I had noticed the dmesg errors earlier and searched a little (wired network is working fine so my motivation was limited) and I came across some other threads (most about Ubuntu Gutsy), where users got this error message. In the sourceforge forum (Google doesn't search these!), someone said, that this error message was due to chatter over the wireless network that the et131x doesn't recognize and logs as this error code.
(Thread here: http://sourceforge.net/forum/forum.php?thread_id=1739227&forum_id=621136 )

Could there be a connection (pun not intended)?

Of course I'll gladly run any diagnostics/tests necessary to troubleshoot the problem!

Regards,
 Bernhard

Henrik Nilsen Omma (henrik) wrote :

This will be retargeted towards the Hardy kernel once it is released. I've tagged this as "hardy-kernel-candidate" so that we make sure to retarget this report once the new release is out. However against the linux-source-2.6.22 package this is being marked as "Won't Fix" as it does not meet the criteria for a stable release update. To learn more about the stable release update process please refer to https://wiki.ubuntu.com/StableReleaseUpdates . Thanks!

Changed in linux-ubuntu-modules-2.6.22:
status: New → Won't Fix

Hardy Heron Alpha2 was recently released. It contains an updated version of the kernel. You can download and try the new Hardy Heron Alpha2 release from http://cdimage.ubuntu.com/releases/hardy/alpha-2/ . You should be able to then test the new kernel via the LiveCD. If you can, please verify if this bug still exists or not and report back your results. General information regarding the release can also be found here: http://www.ubuntu.com/testing/hardy/alpha2 . Thanks!

Changed in linux-ubuntu-modules-2.6.24:
status: New → Incomplete
Thomas Liebetraut (tommie-lie) wrote :

I just checked the Hardy Heron live CD with kernel 2.6.24-2 and the problem with the et131x module and ksoftirqd still exists. Also, there still is no news from upstream.

morgenbart (morgenbart) wrote :

The problem seems to be indeed that the et131x driver doesn't work well with a tickless kernel. I boot with "nohz=off" now and ksoftirqd's CPU consumption is back to normal. To turn off the the messages to the kernel log about the unhandled IOCTL I load the module with the option "et131x_debug_flags=0".
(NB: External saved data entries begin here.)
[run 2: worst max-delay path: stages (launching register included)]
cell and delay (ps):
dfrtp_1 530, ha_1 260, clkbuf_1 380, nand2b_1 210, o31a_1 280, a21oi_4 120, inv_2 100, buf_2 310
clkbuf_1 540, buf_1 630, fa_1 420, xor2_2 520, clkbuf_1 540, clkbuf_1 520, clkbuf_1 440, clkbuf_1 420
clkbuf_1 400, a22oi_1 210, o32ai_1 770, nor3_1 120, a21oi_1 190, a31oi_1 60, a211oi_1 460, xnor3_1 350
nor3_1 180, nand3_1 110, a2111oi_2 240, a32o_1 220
**config.mk**
```make
export PLATFORM = sky130hd
export DESIGN_NAME = pao_quad_flat
export DESIGN_NICKNAME = d
export VERILOG_FILES = /design/src/pao_pkg.sv /design/src/pao_if.sv /design/src/pao_quad.sv /design/src/flat_wrapper.sv
export SDC_FILE = /design/constraint.sdc
export NUM_CORES = 1
export LEC_CHECK = 0
export BUFFER_PORTS_ARGS = -buffer_cell sky130_fd_sc_hd__buf_2
export CORE_AREA = 8 8 139 141
export CTS_CLUSTER_DIAMETER = 40
export CTS_CLUSTER_SIZE = 20
export DETAILED_ROUTE_END_ITERATION = 8
export DIE_AREA = 0 0 147 149
export HOLD_SLACK_MARGIN = 0.1
export PLACE_DENSITY_LB_ADDON = 0.12
export SKIP_LAST_GASP = 1
export SLEW_MARGIN = 15
export SYNTH_ARGS = -nofsm -noshare
export SYNTH_HDL_FRONTEND = slang
export SYNTH_SLANG_ARGS = --single-unit
```
**constraint.sdc**
```tcl
create_clock -name clk -period 3.2 [get_ports clk]
set_input_delay 0.64 -clock clk [delete_from_list [all_inputs] [get_ports clk]]
set_output_delay 0.64 -clock clk [all_outputs]
set_load 0.005 [all_outputs]
```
LeDechaine (ledechaine) wrote :

I just experienced the exact same bug that joyrider had (see higher or click the link).
https://bugs.launchpad.net/ubuntu/+source/linux-ubuntu-modules-2.6.24/+bug/150515/comments/6

My ksoftirqd/0 was using ~20% of my CPU. Found this page via google, unloaded the cx88 modules (that i'm using for my TV Card), and ksoftirqd is now back to normal, using.. ~0.0% CPU. ;)

I'm under Ubuntu 7.10
Pentium 3 866
TV Card: Leadtek Winfast TV2000XP Expert

Haven't touched the grub config since my ubuntu install so the "nohz" option is at the default, whatever the default is.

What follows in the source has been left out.